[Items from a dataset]

■ ■ ■ ■ ■

**src/rtl/exp_range_reducer.sv**
```systemverilog
`timescale 1ns/1ps
// -----------------------------------------------------------------------------
// exp_range_reducer
//
// Argument-reduction stage in front of the CORDIC exponential. It splits a
// signed fixed-point argument x into x = k*ln2 + r with |r| <= ln2/2.
//   - r goes to the CORDIC as its angle, inside the hyperbolic convergence range.
//   - k goes to the downstream 2^k shifter.
// Each cycle removes at most one ln2 step. If |k| reaches K_MAX while r is still
// out of range, the result saturates: r is clamped to +/-HALF and ovf or unf is
// raised.
//
// Ports
//   clk        in   rising-edge clock
//   rst        in   synchronous, active-high reset
//   in_valid   in   argument valid
//   in_ready   out  block can accept an argument (IDLE only)
//   x_in       in   signed argument, Q(ANG_W-FRAC-1).FRAC
//   out_valid  out  result valid (DONE only)
//   out_ready  in   consumer accepts result
//   r_out      out  signed reduced argument (CORDIC angle), same format as x_in
//   k_out      out  signed power-of-two exponent
//   ovf        out  positive saturation: k hit K_MAX with r still above HALF
//   unf        out  negative saturation: k hit -K_MAX with r still below -HALF
// -----------------------------------------------------------------------------
module exp_range_reducer #(
  parameter int ANG_W = 32,
  parameter int FRAC  = 16,
  parameter int K_W   = 6,
  parameter int K_MAX = 24,
  parameter int LN2   = 45426,
  parameter int HALF  = 22713
) (
  input  logic                    clk,
  input  logic                    rst,
  input  logic                    in_valid,
  output logic                    in_ready,
  input  logic signed [ANG_W-1:0] x_in,
  output logic                    out_valid,
  input  logic                    out_ready,
  output logic signed [ANG_W-1:0] r_out,
  output logic signed [K_W-1:0]   k_out,
  output logic                    ovf,
  output logic                    unf
);

  // Elaboration-time consistency check. HALF must be LN2>>1, K_MAX must fit
  // in k, and the binary point must lie inside the word.
  if (HALF != (LN2 >> 1) || K_MAX >= (1 << (K_W - 1)) || FRAC >= ANG_W) begin : g_bad_params
    $error("exp_range_reducer: inconsistent parameters");
  end

  localparam logic signed [ANG_W-1:0] LN2_S      = ANG_W'(LN2);
  localparam logic signed [ANG_W-1:0] HALF_S     = ANG_W'(HALF);
  localparam logic signed [ANG_W-1:0] NEG_HALF_S = -ANG_W'(HALF);
  localparam logic signed [K_W-1:0]   K_MAX_S    = K_W'(K_MAX);
  localparam logic signed [K_W-1:0]   NEG_K_MAX_S = -K_W'(K_MAX);

  typedef enum logic [1:0] {
    S_IDLE   = 2'd0,
    S_REDUCE = 2'd1,
    S_DONE   = 2'd2
  } state_t;

  state_t                  r_state;
  logic signed [ANG_W-1:0] r_angle;
  logic signed [K_W-1:0]   r_k;
  logic                    r_ovf;
  logic                    r_unf;
  logic                    r_out_valid;
  logic                    r_in_ready;

  // Range tests on the running remainder. Both bounds are inclusive.
  logic w_above;
  logic w_below;
  assign w_above = (r_angle > HALF_S);
  assign w_below = (r_angle < NEG_HALF_S);

  // NOTE: every state register is written with <= so all of them update
  // together from the values seen at the same edge. Blocking assignments here
  // would make later lines read values already updated in this same cycle.
  always_ff @(posedge clk) begin
    if (rst) begin
      r_state     <= S_IDLE;
      r_angle     <= '0;
      r_k         <= '0;
      r_ovf       <= 1'b0;
      r_unf       <= 1'b0;
      r_out_valid <= 1'b0;
      r_in_ready  <= 1'b1;
    end else begin
      case (r_state)
        S_IDLE: begin
          if (in_valid && r_in_ready) begin
            r_angle    <= x_in;
            r_k        <= '0;
            r_ovf      <= 1'b0;
            r_unf      <= 1'b0;
            r_in_ready <= 1'b0;
            r_state    <= S_REDUCE;
          end
        end

        S_REDUCE: begin
          if (!w_above && !w_below) begin
            r_out_valid <= 1'b1;
            r_state     <= S_DONE;
          end else if (w_above && r_k == K_MAX_S) begin
            // Out of shifter range: clamp r so the CORDIC still converges.
            r_ovf       <= 1'b1;
            r_angle     <= HALF_S;
            r_out_valid <= 1'b1;
            r_state     <= S_DONE;
          end else if (w_below && r_k == NEG_K_MAX_S) begin
            r_unf       <= 1'b1;
            r_angle     <= NEG_HALF_S;
            r_out_valid <= 1'b1;
            r_state     <= S_DONE;
          end else if (w_above) begin
            // The step always moves r toward zero, so it cannot wrap.
            r_angle <= r_angle - LN2_S;
            r_k     <= r_k + K_W'(1);
          end else begin
            r_angle <= r_angle + LN2_S;
            r_k     <= r_k - K_W'(1);
          end
        end

        S_DONE: begin
          // The outputs stay frozen until the consumer takes the result.
          if (out_ready) begin
            r_out_valid <= 1'b0;
            r_in_ready  <= 1'b1;
            r_state     <= S_IDLE;
          end
        end

        default: begin
          r_out_valid <= 1'b0;
          r_in_ready  <= 1'b1;
          r_state     <= S_IDLE;
        end
      endcase
    end
  end

  assign in_ready  = r_in_ready;
  assign out_valid = r_out_valid;
  assign r_out     = r_angle;
  assign k_out     = r_k;
  assign ovf       = r_ovf;
  assign unf       = r_unf;

endmodule

```
**config.mk**
```make
export PLATFORM = sky130hd
export DESIGN_NAME = exp_range_reducer
export DESIGN_NICKNAME = d
export VERILOG_FILES = /design/src/rtl/exp_range_reducer.sv
export SDC_FILE = /design/constraint.sdc
export NUM_CORES = 1
export LEC_CHECK = 0
export CAP_MARGIN = 20
export CORE_ASPECT_RATIO = 1.5
export CORE_MARGIN = 5
export CORE_UTILIZATION = 40
export CTS_CLUSTER_SIZE = 28
export DETAILED_ROUTE_END_ITERATION = 7
export PLACE_DENSITY = 0.74
export SLEW_MARGIN = 40
export SYNTH_ARGS = -nofsm -noshare
export SYNTH_HDL_FRONTEND = slang
export SYNTH_SLANG_ARGS = --single-unit
```
**constraint.sdc**
```tcl
create_clock -name clk -period 5 [get_ports clk]
set_input_delay 1 -clock clk [delete_from_list [all_inputs] [get_ports clk]]
set_output_delay 1 -clock clk [all_outputs]
set_load 0.03 [all_outputs]
```
==> impl_metrics.yaml <==
setup_path:
  arrival_ns: 4.97
  path_class: "flip-flop to flip-flop"
  end_kind: "flip-flop"
  regToRegEndpoint: "r_out[30]"
  reg2reg_from: "r_out[23]"
  start_kind: "flip-flop"
  cp_cell_sequence: "nor4_1 > and4_1 > and2_1 > a21oi_4 > inv_4 > ha_1 > a21o_1 > and3_2 > a2111oi_0 > a221o_2 > a221oi_4 > o31ai_1 > o31ai_2 > mux2i_1 > or4_1 > a31oi_1"
  critPathTopFamily: "compound AO/OA/AOI/OAI gates"
  slowest_stage: "a2111oi_0"
  crit_buf_inv: 1
  critPathMaxStageDelay_ns: 0.51
  critPathMaxFanout: 12
  r2r_cells: 16
  r2r_setup_slack_ns: 0.25
  crit_required_ns: 5.22
die:
  die_area_um2: 13000
  fp.dieW_um: 94.7
  dieHeight_um: 137
  rows: 46
  coreArea_um2: 10600
  start_util_pct: 40.7
  pin_count: 78
routing:
  drc: 0
  routed-via-count: 4979
  drtAntennaViolNets: 0
  routedWlPerCell_um: 19.7
  avgViaCountPerCell: 6.20
  routed_wl_um: 15900
  drt_iter0_drc: 383
  drtPass1Iterations: 5
global_routing:
  grt_pass1_vias: 4738
  antenna_found_initial: 0
  grt_max_degree: 44
  grt_pass1_wl_um: 24900
  grtUsageTotal_pct: 24.4
  grt_overflow: 0
cts:
  clock_sinks: 44
  root_buffer: "clkbuf_16"
  insertion_delay_ns: 0.30
  post-cts-setup-buffer-count: 0
  ctsLongestPathBuffers: 2
  ctsHoldBuffers: 0
  cts_tree: "built"
  cts.clk_slew.worst_paths_ns: 0.07
  htreeDepth: 2
  numCtsBuffers: 5
synth:
  ys_warn_count: 0
  ys_ff_latch: 44
  synth_area_um2: 4310
  synth_nets: 645
  ys_seq_area_share_pct: 20.4
  postSynthCellCount: 598
  synth_edf_count: 0
  synth_cell_type_count: 76
  ys_dominant_reg_cell: "dfxtp_1"
  avgSynthCellArea_um2: 7.20
  async_flop_share_pct: 0
place:
  portBuffers: 77
  dpl.hpwl_um: 11400
  place.gp.congestion: 0.904
layout:
  drive_gt1_share_pct: 11.4
  nNetsFinal: 705
  insertedDiodeCount: 0
  area_growth_pct: 25.1
timing:
  post-route-min-period_ns: 4.75
  fin_tns_setup_ns: 0
  worst_slew_pin_slew_ns: 0.787
  clock_skew_ns: 0.00813
  drv_slew: 0
  max_slew_margin_pct: 47.5
  rsz0062_at_grt: "false"
  max_freq_mhz: 211
  setup_violations: 0
  finalCritPeriodShare_pct: 94.9
  hold_violations: 0
hold_path:
  min_path_type: "flip-flop to flip-flop"
  hold_depth: 2
  holdCritStartpoint: "out_valid"
  holdPathEnd: "out_valid"
run:
  max_cap_violations: 0
outcome:
  status: "finished clean"
==> synth_stat cells (11+ instances only) <==
library cell	instances	area, um2
nand2_1	55	206
dfxtp_1	44	881
inv_1	11	41.3
a22oi_1	17	128
a21oi_1	56	280
clkbuf_1	38	143
o21ai_0	40	200
nand3_1	28	140
nor2_1	50	188
xnor2_1	24	210
ha_1	11	138
nor3_1	18	90.1
nand4_1	12	75.1
==> area by class of cell <==
class / instances / area, um2
clock inverter: 3 / 46.3
clock buffer: 5 / 125
multi-input combinational: 489 / 3110
sequential: 44 / 882
timing repair buffer: 106 / 996
fill: 1051 / 5200
inverter: 12 / 47.5
tap: 144 / 180
==> repair_timing <==
item	CTS	global route
endpoints found under the setup margin	0	2
endpoints found under the hold margin	0	0
resized for setup	0	1
==> cells in the final DEF (no fill, tap or decap), drive strengths merged, types with 9 or more instances in the layout <==
| cell type | instances |
|---|---|
| inv | 13 |
| a21oi | 57 |
| o211ai | 10 |
| o21ai | 44 |
| nor3 | 18 |
| xnor2 | 24 |
| nor2 | 50 |
| ha | 11 |
| nand3 | 29 |
| nand2 | 55 |
| dfxtp | 44 |
| or3 | 10 |
| a31oi | 10 |
| nand4 | 12 |
| nor4 | 9 |
| clkdlybuf4s50 | 76 |
| a22oi | 17 |
| buf | 30 |
==> state kept, by name (all words and copies together) (netlist names) <==
name and count:
r_out 32, k_out 6, r_state 2, in_ready 1, out_valid 1, ovf 1
unf 1
==> per-stage QoR <==
step	std cells	setup slack (ns)	instance area, um2	utilization (%)	hold WS (ns)
floorplan	598	0.00924	4320	-	0.480
global placement	795	0.435	5210	49.2	0.456
detailed placement	795	0.264	5210	49.2	0.462
CTS	803	0.247	5380	50.8	0.472
global route	803	0.0664	5390	50.9	0.504
finish	803	0.253	5390	50.9	0.473
==> cell families after synthesis <==
logic type / synth area share, %
xor gates and xnor gates: 6.10
and+or+nand+nor: 29.0
AOI/OAI and AO/OA: 31.1
adders and majority gates: 3.69
muxes: 1.86
DFF: 20.4
buffers and inverters: 7.81
==> worst max path at each step <==
stage                   start   endpoint  slack, ns  cells after the start
finish              r_out[23]  r_out[30]       0.25                     16
global route        r_out[28]  r_out[30]       0.07                     16
CTS                 r_out[28]  r_out[30]       0.25                     16
detailed placement  r_out[28]  r_out[30]       0.26                     16
global placement    r_out[23]  r_out[30]       0.44                     16
floorplan           r_out[14]  r_out[30]      0.009                     22
==> worst register-to-register path, delay by kind of cell (launching register included) <==
| kind | cells | cell delay [ns] |
|---|---|---|
| AOI/OAI and AO/OA | 8 | 1.97 |
| and+or+nand+nor | 5 | 1.65 |
| DFF | 1 | 0.45 |
| adders and majority gates | 1 | 0.32 |
| muxes | 1 | 0.15 |
| buffers and inverters | 1 | 0.13 |
==> metal layers <==
metal	GRT usage, %	up-vias	routed length (um)	part of all wire (%)
li1	-	2356	-	-
met1	29.9	2377	6430	41
met2	42.3	212	8000	50
met3	3.14	34	958	6.0
met4	10.4	0	470	3.0
met5	0	-	0	0
Power is not shown: default switching activity piles up to over one toggle a cycle in this logic, so the estimate is an artifact.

■ ■ ■ ■ ■

__What is needed__.
An exact copy of the lines above, from the one containing "cell families after" through the one containing "after the start", is the whole of the answer.

__Answer to the exercise__.
==> cell families after synthesis <==
logic type / synth area share, %
xor gates and xnor gates: 6.10
and+or+nand+nor: 29.0
AOI/OAI and AO/OA: 31.1
adders and majority gates: 3.69
muxes: 1.86
DFF: 20.4
buffers and inverters: 7.81
==> worst max path at each step <==
stage                   start   endpoint  slack, ns  cells after the start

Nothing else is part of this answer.